HIGHLIGHTS OF THE FINANCE BILL

INCOME TAX

 June 22-28, 96

With retrospective effects an explanation is proposed to be added that where the owner receives rent of the property in which he also resides can not be claimed as self occupied for the purposes of claiming exemption from income from house property.

 Appeal fees at first and second appellate stages are proposed to be reduced.

 The income earned from salary will be offered to tax at gross amount by the employees of the companies as defined in section 2(16) excluding employees of a corporation whose salaries are regulated by the government. On the other hand, the existing restriction of admissibility of expenditure in employers' hand, to the extent of fifty percent on account of excess perquisite is proposed to be removed from the Income Tax Ordinance.

Cash deposit receipts or rupee traveller cheques and payment of cellular phone M; have been brought into the ambit of withholding taxes.

The provisions related to deemed income in respect of private loan or advance remaining unpaid within five years are proposed to be withdrawn from the Income Tax Ordinance.

The tax credit in respect of balancing and modernisution of plant or machinery is being revived.

Initial depreciation on plant and machinery is proposed to be withdrawn effective assessment year 1994-95.

Tax exemptions to industrial undertaking have been curtailed which would now be available, if it is set-up by June 30, 1997.

Protection is being provided to new assesses not to disclose source of investment, who make investment in business under the fixed tax scheme to be announced by the Government subsequently.

Octroi collections, tolls, fee and other levies at the time of auction bids have been brought under presumptive tax regime to be taxed at the rate of five percent.

Rates of additional tax upon certain defaults are proposed to be enhanced from fifteen percent to twenty four percent.

Reduced rate certificate can be obtained by certain manufacturers to the extent of fifty percent upon satisfying the Regional Commissioner of Income Tax that their actual tax liability has already been discharged.

The reduction in corporate tax rates due for the current year 1996-97 has been deferred .

The mandatory stay of demand available to the assessee till the decision of first appeal is proposed to be withdrawn.

Penalties for non-compliance of filing requirement of return of income are proposed to be reduced.

Reduced tax rate on dividend @ seven and half percent is proposed for Privatised Power Projects by WAPDA.

Exemption from tax on tax is proposed to be extended to all non-residents.

Income of expatriates resident in Pakistan which accrues or arises outside Pakistan is proposed to be exempted.

Immunity is extended to income tax assesses from concealment prior to assessment year 1996-97 who are now registering themselves under the Sales Tax Act .

WEALTH TAX

Residential houses owned by the agriculturists have been included in the definition of assets and have become liable to tax.
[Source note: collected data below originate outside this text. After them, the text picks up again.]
$ cat src/rtl/morse_tx_sequencer_if.sv
// Character handshake between the Morse character source and the key-line sequencer.
interface morse_tx_sequencer_if;
   logic       sym_valid;
   logic [2:0] sym_len;
   logic [4:0] sym_bits;
   logic       sym_ready;

   modport master (output sym_valid, sym_len, sym_bits, input sym_ready);
   modport slave  (input sym_valid, sym_len, sym_bits, output sym_ready);
endinterface

$ cat src/rtl/morse_tx_sequencer.sv
// Morse key-line sequencer: plays one character as dots/dashes with inter-element,
// inter-character and word gaps, all paced by ce ticks and a per-character unit length.
module morse_tx_sequencer #(
   parameter int unsigned UNIT_W = 16
) (
   input  logic                 clk,
   input  logic                 rst_n,
   input  logic                 ce,
   input  logic                 enable,
   input  logic [UNIT_W-1:0]    unit_ticks,
   morse_tx_sequencer_if.slave  sym,
   output logic                 key_out,
   output logic                 busy,
   output logic                 done
);

   typedef enum logic [1:0] {IDLE, MARK, GAP, LGAP} state_t;

   state_t            state, state_n;
   logic [UNIT_W-1:0] tick, tick_n, ut, ut_n, ut_in;
   logic [2:0]        units, units_n, idx, idx_n, len, len_n, idx_next;
   logic [4:0]        bits, bits_n;
   logic              key_n, busy_n, done_n;
   logic              accept, phase_end;

   // Gated by rst_n so the handshake also reads 0 while reset is held.
   assign sym.sym_ready = rst_n && enable && (state == IDLE);
   assign accept        = sym.sym_valid && sym.sym_ready;
   assign ut_in         = (unit_ticks == '0) ? UNIT_W'(1) : unit_ticks;
   assign phase_end     = ce && (tick == '0) && (units == '0);
   assign idx_next      = idx + 3'd1;

   always_comb begin
      state_n = state;
      tick_n  = tick;
      units_n = units;
      idx_n   = idx;
      len_n   = len;
      bits_n  = bits;
      ut_n    = ut;
      done_n  = 1'b0;
      if (state != IDLE && !enable) begin
         state_n = IDLE;
      end else if (state == IDLE) begin
         if (accept) begin
            bits_n = sym.sym_bits;
            len_n  = (sym.sym_len > 3'd5) ? 3'd5 : sym.sym_len;
            ut_n   = ut_in;
            tick_n = ut_in - UNIT_W'(1);
            idx_n  = '0;
            if (sym.sym_len == '0) begin
               state_n = LGAP;
               units_n = 3'd6;
            end else begin
               state_n = MARK;
               units_n = sym.sym_bits[0] ? 3'd2 : 3'd0;
            end
         end
      end else if (phase_end) begin
         tick_n = ut - UNIT_W'(1);
         case (state)
            MARK: begin
               if (idx_next < len) begin
                  state_n = GAP;
                  units_n = 3'd0;
               end else begin
                  state_n = LGAP;
                  units_n = 3'd2;
               end
            end
            GAP: begin
               state_n = MARK;
               idx_n   = idx_next;
               units_n = bits[idx_next] ? 3'd2 : 3'd0;
            end
            LGAP: begin
               state_n = IDLE;
               done_n  = 1'b1;
            end
            default: ;
         endcase
      end else if (ce) begin
         if (tick == '0) begin
            units_n = units - 3'd1;
            tick_n  = ut - UNIT_W'(1);
         end else begin
            tick_n = tick - UNIT_W'(1);
         end
      end
      key_n  = (state_n == MARK);
      busy_n = (state_n != IDLE);
   end

   always_ff @(posedge clk or negedge rst_n) begin
      if (!rst_n) begin
         state   <= IDLE;
         tick    <= '0;
         units   <= '0;
         idx     <= '0;
         len     <= '0;
         bits    <= '0;
         ut      <= '0;
         key_out <= 1'b0;
         busy    <= 1'b0;
         done    <= 1'b0;
      end else begin
         state   <= state_n;
         tick    <= tick_n;
         units   <= units_n;
         idx     <= idx_n;
         len     <= len_n;
         bits    <= bits_n;
         ut      <= ut_n;
         key_out <= key_n;
         busy    <= busy_n;
         done    <= done_n;
      end
   end

endmodule
[src/rtl/core_sequencer_if.sv]
// Instruction- and data-memory handshake bundle between the sequencer and memory.
// master = sequencer side, slave = memory side.
interface core_sequencer_if;
  logic        imem_req;
  logic        imem_gnt;
  logic        imem_rvalid;
  logic [31:0] imem_rdata;
  logic        dmem_req;
  logic        dmem_we;
  logic        dmem_gnt;
  logic        dmem_rvalid;

  modport master (
    output imem_req,
    input  imem_gnt,
    input  imem_rvalid,
    input  imem_rdata,
    output dmem_req,
    output dmem_we,
    input  dmem_gnt,
    input  dmem_rvalid
  );

  modport slave (
    input  imem_req,
    output imem_gnt,
    output imem_rvalid,
    output imem_rdata,
    input  dmem_req,
    input  dmem_we,
    output dmem_gnt,
    output dmem_rvalid
  );
endinterface

[src/rtl/core_sequencer.sv]
// Multi-cycle RV32I control sequencer: owns PC/IR, steps fetch-decode-execute-mem-writeback,
// drives the memory handshakes and halts on an illegal opcode or a memory timeout.
module core_sequencer #(
  parameter logic [31:0] RESET_PC = 32'h0000_0000,
  parameter int          TIMEOUT  = 255,
  parameter int          CNT_W    = 32
) (
  input  logic              clk,
  input  logic              rstn,
  input  logic              run,
  input  logic [31:0]       next_pc,
  output logic [31:0]       pc,
  output logic [31:0]       ir,
  input  logic              dec_reg_wr_en,
  input  logic              dec_ram_wr_en,
  input  logic              dec_reg_write_data_src,
  output logic              rf_wr_en,
  output logic              halted,
  output logic [1:0]        err,
  output logic [CNT_W-1:0]  instret,
  output logic [2:0]        state,
  core_sequencer_if.master  mem
);

  typedef enum logic [2:0] {
    IDLE   = 3'd0,
    FETCH  = 3'd1,
    FWAIT  = 3'd2,
    DECODE = 3'd3,
    EXEC   = 3'd4,
    MEM    = 3'd5,
    MWAIT  = 3'd6,
    WB     = 3'd7
  } state_e;

  typedef enum logic [1:0] {
    ERR_NONE  = 2'd0,
    ERR_ILLOP = 2'd1,
    ERR_IMEM  = 2'd2,
    ERR_DMEM  = 2'd3
  } err_e;

  // The cycle that sees this count is the last one a transaction may occupy.
  localparam logic [15:0] TMO_LAST = 16'(TIMEOUT - 1);

  state_e             state_q,   state_d;
  logic [31:0]        pc_q,      pc_d;
  logic [31:0]        ir_q,      ir_d;
  logic [CNT_W-1:0]   instret_q, instret_d;
  logic               halted_q,  halted_d;
  err_e               err_q,     err_d;
  logic [15:0]        tmoCnt_q,  tmoCnt_d;

  logic               opLegal;
  logic               tmoLast;

  function automatic logic isLegalOp(input logic [6:0] op);
    case (op)
      7'b0110011, 7'b0010011, 7'b0000011,
      7'b0100011, 7'b1100011, 7'b1101111,
      7'b1100111, 7'b0110111, 7'b0010111: return 1'b1;
      default:                            return 1'b0;
    endcase
  endfunction

  assign opLegal = isLegalOp(ir_q[6:0]);
  assign tmoLast = (tmoCnt_q == TMO_LAST);

  always_ff @(posedge clk or negedge rstn) begin
    if (!rstn) begin
      state_q   <= IDLE;
      pc_q      <= RESET_PC;
      ir_q      <= '0;
      instret_q <= '0;
      halted_q  <= 1'b0;
      err_q     <= ERR_NONE;
      tmoCnt_q  <= '0;
    end else begin
      state_q   <= state_d;
      pc_q      <= pc_d;
      ir_q      <= ir_d;
      instret_q <= instret_d;
      halted_q  <= halted_d;
      err_q     <= err_d;
      tmoCnt_q  <= tmoCnt_d;
    end
  end

  // The timeout count defaults to zero, which clears it on entry to FETCH and MEM.
  always_comb begin
    state_d   = state_q;
    pc_d      = pc_q;
    ir_d      = ir_q;
    instret_d = instret_q;
    halted_d  = halted_q;
    err_d     = err_q;
    tmoCnt_d  = '0;

    case (state_q)
      IDLE: begin
        if (run && !halted_q) begin
          state_d = FETCH;
        end
      end

      FETCH: begin
        tmoCnt_d = tmoCnt_q + 16'd1;
        if (tmoLast) begin
          err_d    = ERR_IMEM;
          halted_d = 1'b1;
          state_d  = IDLE;
        end else if (mem.imem_gnt) begin
          state_d = FWAIT;
        end
      end

      FWAIT: begin
        tmoCnt_d = tmoCnt_q + 16'd1;
        if (mem.imem_rvalid) begin
          ir_d    = mem.imem_rdata;
          state_d = DECODE;
        end else if (tmoLast) begin
          err_d    = ERR_IMEM;
          halted_d = 1'b1;
          state_d  = IDLE;
        end
      end

      DECODE: begin
        if (opLegal) begin
          state_d = EXEC;
        end else begin
          err_d    = ERR_ILLOP;
          halted_d = 1'b1;
          state_d  = IDLE;
        end
      end

      EXEC: begin
        if (dec_reg_write_data_src || dec_ram_wr_en) begin
          state_d = MEM;
        end else begin
          state_d = WB;
        end
      end

      MEM: begin
        tmoCnt_d = tmoCnt_q + 16'd1;
        if (tmoLast) begin
          err_d    = ERR_DMEM;
          halted_d = 1'b1;
          state_d  = IDLE;
        end else if (mem.dmem_gnt) begin
          state_d = MWAIT;
        end
      end

      MWAIT: begin
        tmoCnt_d = tmoCnt_q + 16'd1;
        if (mem.dmem_rvalid) begin
          state_d = WB;
        end else if (tmoLast) begin
          err_d    = ERR_DMEM;
          halted_d = 1'b1;
          state_d  = IDLE;
        end
      end

      WB: begin
        pc_d      = next_pc;
        instret_d = instret_q + CNT_W'(1);
        state_d   = run ? FETCH : IDLE;
      end

      default: begin
        state_d = IDLE;
      end
    endcase
  end

  // Requests decode straight from state so an async reset drops them at once.
  assign mem.imem_req = (state_q == FETCH);
  assign mem.dmem_req = (state_q == MEM);
  assign mem.dmem_we  = (state_q == MEM) && dec_ram_wr_en;
  assign rf_wr_en     = (state_q == WB)  && dec_reg_wr_en;

  assign pc      = pc_q;
  assign ir      = ir_q;
  assign instret = instret_q;
  assign halted  = halted_q;
  assign err     = err_q;
  assign state   = state_q;

endmodule

[src/flat_wrapper.sv]
// flat-port wrapper written by rule: the top's interface ports become plain ports
module core_sequencer_flat 
#(
  parameter logic [31:0] RESET_PC = 32'h0000_0000,
  parameter int          TIMEOUT  = 255,
  parameter int          CNT_W    = 32
)
  (clk, rstn, run, next_pc, pc, ir, dec_reg_wr_en, dec_ram_wr_en, dec_reg_write_data_src, rf_wr_en, halted, err, instret, state, mem_imem_req, mem_imem_gnt, mem_imem_rvalid, mem_imem_rdata, mem_dmem_req, mem_dmem_we, mem_dmem_gnt, mem_dmem_rvalid);
  core_sequencer_if mem_i ();
  input  logic clk;
  input  logic rstn;
  input  logic run;
  input  logic [31:0] next_pc;
  output logic [31:0] pc;
  output logic [31:0] ir;
  input  logic dec_reg_wr_en;
  input  logic dec_ram_wr_en;
  input  logic dec_reg_write_data_src;
  output logic rf_wr_en;
  output logic halted;
  output logic [1:0] err;
  output logic [CNT_W-1:0] instret;
  output logic [2:0] state;
  output wire logic [$bits(mem_i.imem_req)-1:0] mem_imem_req;
  input wire logic [$bits(mem_i.imem_gnt)-1:0] mem_imem_gnt;
  input wire logic [$bits(mem_i.imem_rvalid)-1:0] mem_imem_rvalid;
  input wire logic [$bits(mem_i.imem_rdata)-1:0] mem_imem_rdata;
  output wire logic [$bits(mem_i.dmem_req)-1:0] mem_dmem_req;
  output wire logic [$bits(mem_i.dmem_we)-1:0] mem_dmem_we;
  input wire logic [$bits(mem_i.dmem_gnt)-1:0] mem_dmem_gnt;
  input wire logic [$bits(mem_i.dmem_rvalid)-1:0] mem_dmem_rvalid;
  assign mem_imem_req = mem_i.imem_req;
  assign mem_i.imem_gnt = mem_imem_gnt;
  assign mem_i.imem_rvalid = mem_imem_rvalid;
  assign mem_i.imem_rdata = mem_imem_rdata;
  assign mem_dmem_req = mem_i.dmem_req;
  assign mem_dmem_we = mem_i.dmem_we;
  assign mem_i.dmem_gnt = mem_dmem_gnt;
  assign mem_i.dmem_rvalid = mem_dmem_rvalid;
  core_sequencer #(.RESET_PC(RESET_PC), .TIMEOUT(TIMEOUT), .CNT_W(CNT_W)) u_core (.clk(clk), .rstn(rstn), .run(run), .next_pc(next_pc), .pc(pc), .ir(ir), .dec_reg_wr_en(dec_reg_wr_en), .dec_ram_wr_en(dec_ram_wr_en), .dec_reg_write_data_src(dec_reg_write_data_src), .rf_wr_en(rf_wr_en), .halted(halted), .err(err), .instret(instret), .state(state), .mem(mem_i));
endmodule
[config.mk]
export PLATFORM = sky130hd
export DESIGN_NAME = core_sequencer_flat
export DESIGN_NICKNAME = d
export VERILOG_FILES = /design/src/rtl/core_sequencer_if.sv /design/src/rtl/core_sequencer.sv /design/src/flat_wrapper.sv
export SDC_FILE = /design/constraint.sdc
export NUM_CORES = 1
export LEC_CHECK = 0
export CORE_AREA = 2 2 134 136
export CTS_CLUSTER_DIAMETER = 120
export DETAILED_ROUTE_END_ITERATION = 6
export DIE_AREA = 0 0 136 138
export GPL_ROUTABILITY_DRIVEN = 0
export MAX_ROUTING_LAYER = met4
export PLACE_DENSITY_LB_ADDON = 0.1
export SYNTH_ARGS = -nofsm -noshare
export SYNTH_HDL_FRONTEND = slang
export SYNTH_SLANG_ARGS = --single-unit
[constraint.sdc]
create_clock -name clk -period 2.75 [get_ports clk]
set_input_delay 0.55 -clock clk [delete_from_list [all_inputs] [get_ports clk]]
set_output_delay 0.55 -clock clk [all_outputs]
set_load 0.05 [all_outputs]
==> results of run 1 <==
## final cells by class
cell class | instances | area [um^2] | area share, %
multi-input cells | 330 | 2020 | 26.0
flip-flops and latches | 118 | 2950 | 38.0
clock buffers | 21 | 450 | 5.80
repair buffers | 191 | 1910 | 24.6
well taps | 229 | 287 | 3.69
clock inverters | 11 | 104 | 1.34
inverters | 11 | 41.3 | 0.532
## state kept, by name (all words and copies together) (netlist names)
register / count
u_core.halted: 1
u_core.pc: 32
u_core.err: 2
u_core.tmoCnt_q: 16
u_core.ir: 32
u_core.instret: 32
u_core.state: 3
## kinds of logic after synthesis
logic type	Yosys count
compound gates	32
xor+xnor	43
fa+ha+maj	3
buf+inv	31
flops	118
mux	34
simple gates	218
## where the power goes
| group | total [W] | internal [W] | switching, W |
|---|---|---|---|
| Sequential | 0.00267 | 0.00229 | 0.000375 |
| Combinational | 0.00430 | 0.00151 | 0.00279 |
| Clock | 0.00207 | 0.00126 | 0.000807 |
| Total | 0.00904 | 0.00506 | 0.00398 |
## final timing paths
check | startpoint | end | slack (ps) | depth (start not counted)
min in group clk | u_core.instret[31] | u_core.instret[31] | 470 | 1
hold reg to reg | u_core.instret[31] | u_core.instret[31] | 470 | 1
hold / removal | rstn | u_core.ir[3] | 140 | 1
setup reg to reg | u_core.instret[5] | u_core.instret[22] | 680 | 4
setup / recovery | u_core.state[0] | state[0] | 250 | 1
max in group asynchronous | rstn | u_core.pc[11] | 1880 | 2
## routing by layer
| metal | track usage [%] | routed length (um) |
|---|---|---|
| met3 | 6.97 | 1240 |
| met1 | 19.1 | 5900 |
| met5 | - | 0 |
| met2 | 23.2 | 6320 |
| met4 | 5.87 | 208 |
## stage by stage
stage	total power [W]	setup slack, ps	cell area [um^2]	hold WS, ps	cells
2_1_floorplan	0.00547	112	5110	254	479
3_3_place_gp	0.00698	670	7210	457	879
3_5_place_dp	0.00703	664	7210	461	879
4_1_cts	0.00917	214	7760	162	911
5_1_grt	0.00951	157	7760	184	911
6_report	0.00904	253	7760	141	911
## synthesized netlist by cell type (2+ instances only)
cell,n
mux2_2,33
and3_1,6
nand2_1,118
inv_1,11
xnor2_1,26
o21ai_0,10
nor3_1,12
a21oi_1,12
xor2_1,17
o31ai_1,2
nand3_1,20
buf_6,2
nor2b_1,2
nand2b_1,2
and4_1,7
nand4_1,12
nor2_1,17
buf_2,4
dfrtp_1,118
ha_1,3
clkbuf_1,13
a31oi_1,2
and2_1,4
or3_2,3
nor4_1,8
==> impl_metrics.py, run 1 <==
metrics = {
    "setup_path": {
        "cp-end-kind": "output pin",
        "path_max_fanout": 15,
        "arrival_ps": 1950,
        "cp-start-kind": "register",
        "worstSetupPathType": "register to output pin",
        "slowest_stage": "clkdlybuf4s50_1",
        "cp_cell_sequence": "clkdlybuf4s50_1",
        "critPathTopFamily": "buffers and inverters",
        "path_buf_inv": 1,
        "required_ps": 2200,
        "cp_slowest_stage_delay_ps": 920,
    },
    "timing": {
        "min_period_ps": 2500,
        "hold_violations": 0,
        "setup_violations": 0,
        "fmax_ghz": 0.401,
        "fin_skew_ps": 8.22,
        "max_slew.worst_pin.slew_ps": 606,
        "slew_viol_final": 0,
        "min_period_over_period_pct": 90.8,
        "slew_headroom_pct": 59.6,
        "rsz0062_at_grt": "false",
        "finalSetupTns_ps": 0,
    },
    "floorplan": {
        "start_util_pct": 29.1,
        "die_area_um2": 18800,
        "io_pins": 180,
        "coreArea_um2": 17500,
        "chipHeight_um": 138,
        "rows": 49,
        "die_w_um": 136,
    },
    "logic_synthesis": {
        "synth-compound-area-share_pct": 3.67,
        "ys_seq_area_share_pct": 57.8,
        "yosysTopAreaCell": "dfrtp_1",
        "ys_warn_count": 0,
        "ys_types": 40,
        "synth_top_family_by_area": "simple AND/OR/NAND/NOR gates",
        "synth-adder-area-share_pct": 0.735,
        "synth-seq-cells": 118,
        "syn_inst": 479,
        "ys_top_cells_by_area": "dfrtp_1, nand2_1, mux2_2",
        "yosys.area_share.simple_pct": 20.2,
        "yosysTopAreaCellShare_pct": 57.8,
        "avgSynthCellArea_um2": 10.7,
        "async_reset_ff_share_pct": 100,
        "synth_edf_count": 0,
        "syn_area_um2": 5110,
        "synth_ff_type": "dfrtp_1",
        "synth-xor-area-share_pct": 7.37,
        "syn_nets": 556,
        "synthMuxAreaShare_pct": 7.47,
    },
    "routing": {
        "drtIter0Drc": 204,
        "antenna_left": 0,
        "drcViolationCount": 0,
        "routed_wl_um": 13700,
        "via_count": 4169,
        "drt_pass1_iterations": 4,
        "wire_per_inst_um": 15.0,
        "vias_per_cell": 4.58,
    },
    "global_route": {
        "first_global_vias": 4338,
        "antenna_found_initial": 0,
        "grt_max_degree": 43,
        "grt_pass1_wl_um": 22400,
        "grt_util_all_layers_pct": 15.8,
        "overflow": 0,
    },
    "clock_tree": {
        "clk_pin_slew_ps": 50,
        "clock_latency_ps": 420,
        "holdBufCountCts": 0,
        "cts_made_buffers": 17,
        "cts_buffer_depth": 2,
        "clock_sinks": 118,
        "post_cts_buffers": 0,
        "post_cts_resized": 0,
        "cts.htree.levels": 4,
        "tritoncts": "yes",
        "clock-root-buffer": "clkbuf_16",
    },
    "cells_and_area": {
        "syn2layout_area_growth_pct": 52.0,
        "layout.nets": 746,
        "drive_above_1_share_pct": 12.9,
        "layout_common_cells": "clkdlybuf4s50_1, nand2_1, dfrtp_1",
        "fillers": 1725,
        "diodes": 0,
        "mostFrequentLayoutCell": "clkdlybuf4s50_1",
        "fin_util_pct": 44.3,
    },
    "power": {
        "vdd_ir_drop_max_v": 0.000661,
        "p_leak_nw": 3.34,
        "p_per_area_nw_per_um2": 1160,
    },
    "hold_path": {
        "hold_path_class": "input port to asynchronous set/reset pin",
    },
    "place": {
        "io_buffers": 179,
        "dpl.hpwl_um": 9960,
    },
    "outcome": {
        "outcome": "finished, final reports clean",
    },
    "flow_run": {
        "drv_cap": 0,
    },
}
Note: power is estimated with default switching activity, not from simulation.
==> run 2: changes to the inputs <==
--- a/config.mk
+++ b/config.mk
@@ -5,11 +5,12 @@
 export SDC_FILE = /design/constraint.sdc
 export NUM_CORES = 1
 export LEC_CHECK = 0
+export ABC_AREA = 0
 export CORE_AREA = 2 2 134 136
-export CTS_CLUSTER_DIAMETER = 120
 export DETAILED_ROUTE_END_ITERATION = 6
 export DIE_AREA = 0 0 136 138
 export GPL_ROUTABILITY_DRIVEN = 0
+export GPL_TIMING_DRIVEN = 0
 export MAX_ROUTING_LAYER = met4
 export PLACE_DENSITY_LB_ADDON = 0.1
 export SYNTH_ARGS = -nofsm -noshare
==> impl_metrics.py, run 2 (same netlist as run 1, synthesis figures left out) <==
metrics = {
    "routing": {
        "antenna_left": 0,
        "routed_wl_um": 13700,
        "vias_per_cell": 4.52,
        "via_count": 4155,
        "drtIter0Drc": 162,
        "drt_pass1_iterations": 4,
        "wire_per_inst_um": 14.9,
        "drcViolationCount": 0,
    },
    "global_route": {
        "busiest_layer": "met2",
        "met3_usage_pct": 6.75,
        "overflow": 0,
        "grt_max_degree": 63,
        "antenna_found_initial": 0,
        "grt_pass1_wl_um": 22300,
        "grt_util_all_layers_pct": 15.6,
        "use_met2_pct": 23.6,
        "first_global_vias": 4313,
        "use_met1_pct": 18.8,
    },
    "floorplan": {
        "die_area_um2": 18800,
        "start_util_pct": 29.1,
        "io_pins": 180,
        "coreArea_um2": 17500,
        "chipHeight_um": 138,
        "die_w_um": 136,
        "rows": 49,
    },
    "setup_path": {
        "cp-start-kind": "register",
        "cp_slowest_stage_delay_ps": 380,
        "arrival_ps": 2040,
        "slowest_stage": "clkdlybuf4s15_2",
        "cp_cell_sequence": "buf_4, clkbuf_1, nor2b_1, and3_1, clkdlybuf4s15_2",
        "path_max_fanout": 10,
        "required_ps": 2200,
        "worstSetupPathType": "register to output pin",
        "cp-end-kind": "output pin",
    },
    "timing": {
        "rsz0062_at_grt": "false",
        "hold_violations": 0,
        "fmax_ghz": 0.386,
        "finalWorstSetupSlack_ps": 159,
        "finalSetupTns_ps": 0,
        "min_period_ps": 2590,
        "min_period_over_period_pct": 94.2,
        "max_slew.worst_pin.slew_ps": 775,
        "slew_viol_final": 0,
        "fin_skew_ps": 8.00,
        "setup_violations": 0,
        "slew_headroom_pct": 47.9,
    },
    "power": {
        "seqPwrFrac_pct": 29.2,
        "vdd_ir_drop_max_v": 0.000829,
        "p_per_area_nw_per_um2": 1160,
        "power.total_w": 0.00903,
        "swShare_pct": 44.2,
        "p_leak_nw": 3.35,
        "p_switching_w": 0.00399,
        "pwr-share-clk_pct": 22.7,
        "p_int_w": 0.00504,
        "combinationalPowerShare_pct": 48.1,
    },
    "place": {
        "numPlacedInstances": 888,
        "dpl.hpwl_um": 9910,
        "pre_cts_ws_ps": -99.5,
        "io_buffers": 179,
    },
    "cells_and_area": {
        "mostFrequentLayoutCell": "clkdlybuf4s50_1",
        "drive_above_1_share_pct": 12.2,
        "layout_common_cells": "clkdlybuf4s50_1, nand2_1, dfrtp_1",
        "fillers": 1699,
        "syn2layout_area_growth_pct": 51.8,
        "diodes": 0,
        "stdcell_count": 919,
        "layout.nets": 754,
        "fin_util_pct": 44.2,
    },
    "clock_tree": {
        "clk_pin_slew_ps": 50,
        "clock_sinks": 118,
        "clock_latency_ps": 410,
        "cts.htree.levels": 4,
        "tritoncts": "yes",
        "cts_made_buffers": 17,
        "clock-root-buffer": "clkbuf_16",
        "cts_buffer_depth": 2,
    },
    "hold_path": {
        "hold_path_class": "input port to asynchronous set/reset pin",
    },
    "flow_run": {
        "drv_cap": 0,
    },
    "outcome": {
        "outcome": "finished, final reports clean",
    },
}
run 2: cell types whose count changed in the layout (fill, tap and decap cells not counted), sizes merged:
cell,change
buf,-8
clkinvlp,-4
inv,+1
dlygate4sd2,+1
clkinv,+4
clkbuf,+12
clkdlybuf4s15,+2
run 2: area by class of cell:
type	instances	area, um^2	area share, %
Clock inverter	12	106	1.37
Sequential cell	118	2950	38.1
Buffer	19	96.3	1.24
Clock buffer	20	437	5.63
Inverter	11	41.3	0.533
Tap cell	229	287	3.70
Multi-Input combinational cell	330	2020	26.0
Timing Repair Buffer	180	1820	23.4
run 2: worst paths after layout:
path | startpoint | endpoint | slack [ps] | depth (start not counted)
max | u_core.state[1] | mem_dmem_we | 160 | 5
min | rstn | u_core.instret[14] | 110 | 1
max reg2reg | u_core.state[2] | u_core.ir[4] | 430 | 5
min reg2reg | u_core.pc[28] | u_core.pc[28] | 470 | 2
max in group asynchronous | rstn | u_core.pc[6] | 1950 | 2
min in group clk | u_core.pc[28] | u_core.pc[28] | 470 | 2
run 2: timing repair:
action                     4_1_cts  5_1_grt
pin swaps                        0        0
resized for setup               10        3
setup endpoints to repair        4        4
buffers inserted                 0        0
hold buffers                     0        0
run 2: worst max-delay path: cells and delay by family, from the launching register on:
kind | cells | cell delay, ps
buf+inv | 3 | 750
flops | 1 | 370
simple gates | 2 | 510
run 2: stage by stage:
stage	hold WS, ps	cell area [um^2]
floorplan	254	5110
global placement	458	7190
detailed placement	462	7210
CTS	126	7760
global route	140	7750
finish	113	7750
run 2: power groups by stage:
stage	Sequential (W)	Combinational, W	Clock [W]
after global placement	0.00263	0.00436	0
after floorplan	0.00448	0.000993	0
final	0.00264	0.00435	0.00205
after detailed placement	0.00266	0.00439	0
after CTS	0.00265	0.00439	0.00211
after global routing	0.00272	0.00458	0.00220
run 2: per-layer routing:
metal	vias to the layer above	share of wire (%)
li1	2031	-
met1	1984	44
met2	133	47
met3	7	8.4
met4	0	0.64
met5	-	0
==> run 3: changes to the inputs <==
--- a/config.mk
+++ b/config.mk
@@ -9,7 +9,6 @@
 export CORE_AREA = 2 2 134 136
 export DETAILED_ROUTE_END_ITERATION = 6
 export DIE_AREA = 0 0 136 138
-export GPL_ROUTABILITY_DRIVEN = 0
 export GPL_TIMING_DRIVEN = 0
 export MAX_ROUTING_LAYER = met4
 export PLACE_DENSITY_LB_ADDON = 0.1
==> results of run 3 <==
Same layout as run 2: the final DEF is identical, and so are final timing and power.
However, exemption is proposed to be extended to one dwelling house only. (see real estate story for details)

Assets jointly held by co - owners are now to be taxed in their individual hands instead of being taxed as an association of persons or body of individuals.

Debts unpaid within Eve years would not be disallowed as in-admissible debt against total wealth of the assesses.

Produce index units for agricultural land are proposed to be increased to four hundred times from the existing two hundred times.

Minimum wealth tax is proposed to be levied in respect of immovable assets owned by an assessee in urban area.

Penalty for deliberately furnishing inaccurate particulars of assets or debts is proposed to be decreased to two and half times from the existing penalty of four times.

SALES TAX

The scope of sales tax has been widened to include more classes of goods.

The general rate of sales tax is proposed to be enhanced from 15% to 18%. On certain goods the prescribed rates even go upto 23%.

A turnover tax is being introduced for manufacturers whose taxable turnover does not exceed rupees one million.

A Settlement Commission for indirect taxes is proposed to be formed on the pattern of Income Tax Settlement Commission.

a Powers of the sales tax officer to confiscate goods and conveyance is being withdrawn

CUSTOMS ACT

Any goods, which are not loaded on the conveyance for export within one month may be sold or removed from the port to customs warehouse.

A Settlement Commission for indirect taxes is being formed on the pattern of income Tax Settlement Commission.

The system of Form 'A' is being done away with and replaced by shopping curds system.

CENTRAL EXCISE

Excise duty is being enhanced on most of the goods and services.

Excise duty is being levied at 40% on international telephone calls and faxes. Further increase in duty at 40% is proposed to be charged on local and domestic calls, the previous rate of duty was 35%.

Duty is being levied on leases and musharika financing at the rate of 1% of the amount of each lease outstanding on the last working day of each month 10% duty is also proposed to be levied on doctors and advocates including income tax practitioners.

A Settlement Commission for indirect taxes is being formed on the pattern of Income Tax Settlement Commission.

CAPITAL VALUE TAX (CVT)

CVT is proposed to be extended to air tickets.

Exemption from payment of CVT on motor vehicle above 1000 CC available to assesses who had paid income tax in the preceding year is proposed to be withdrawn.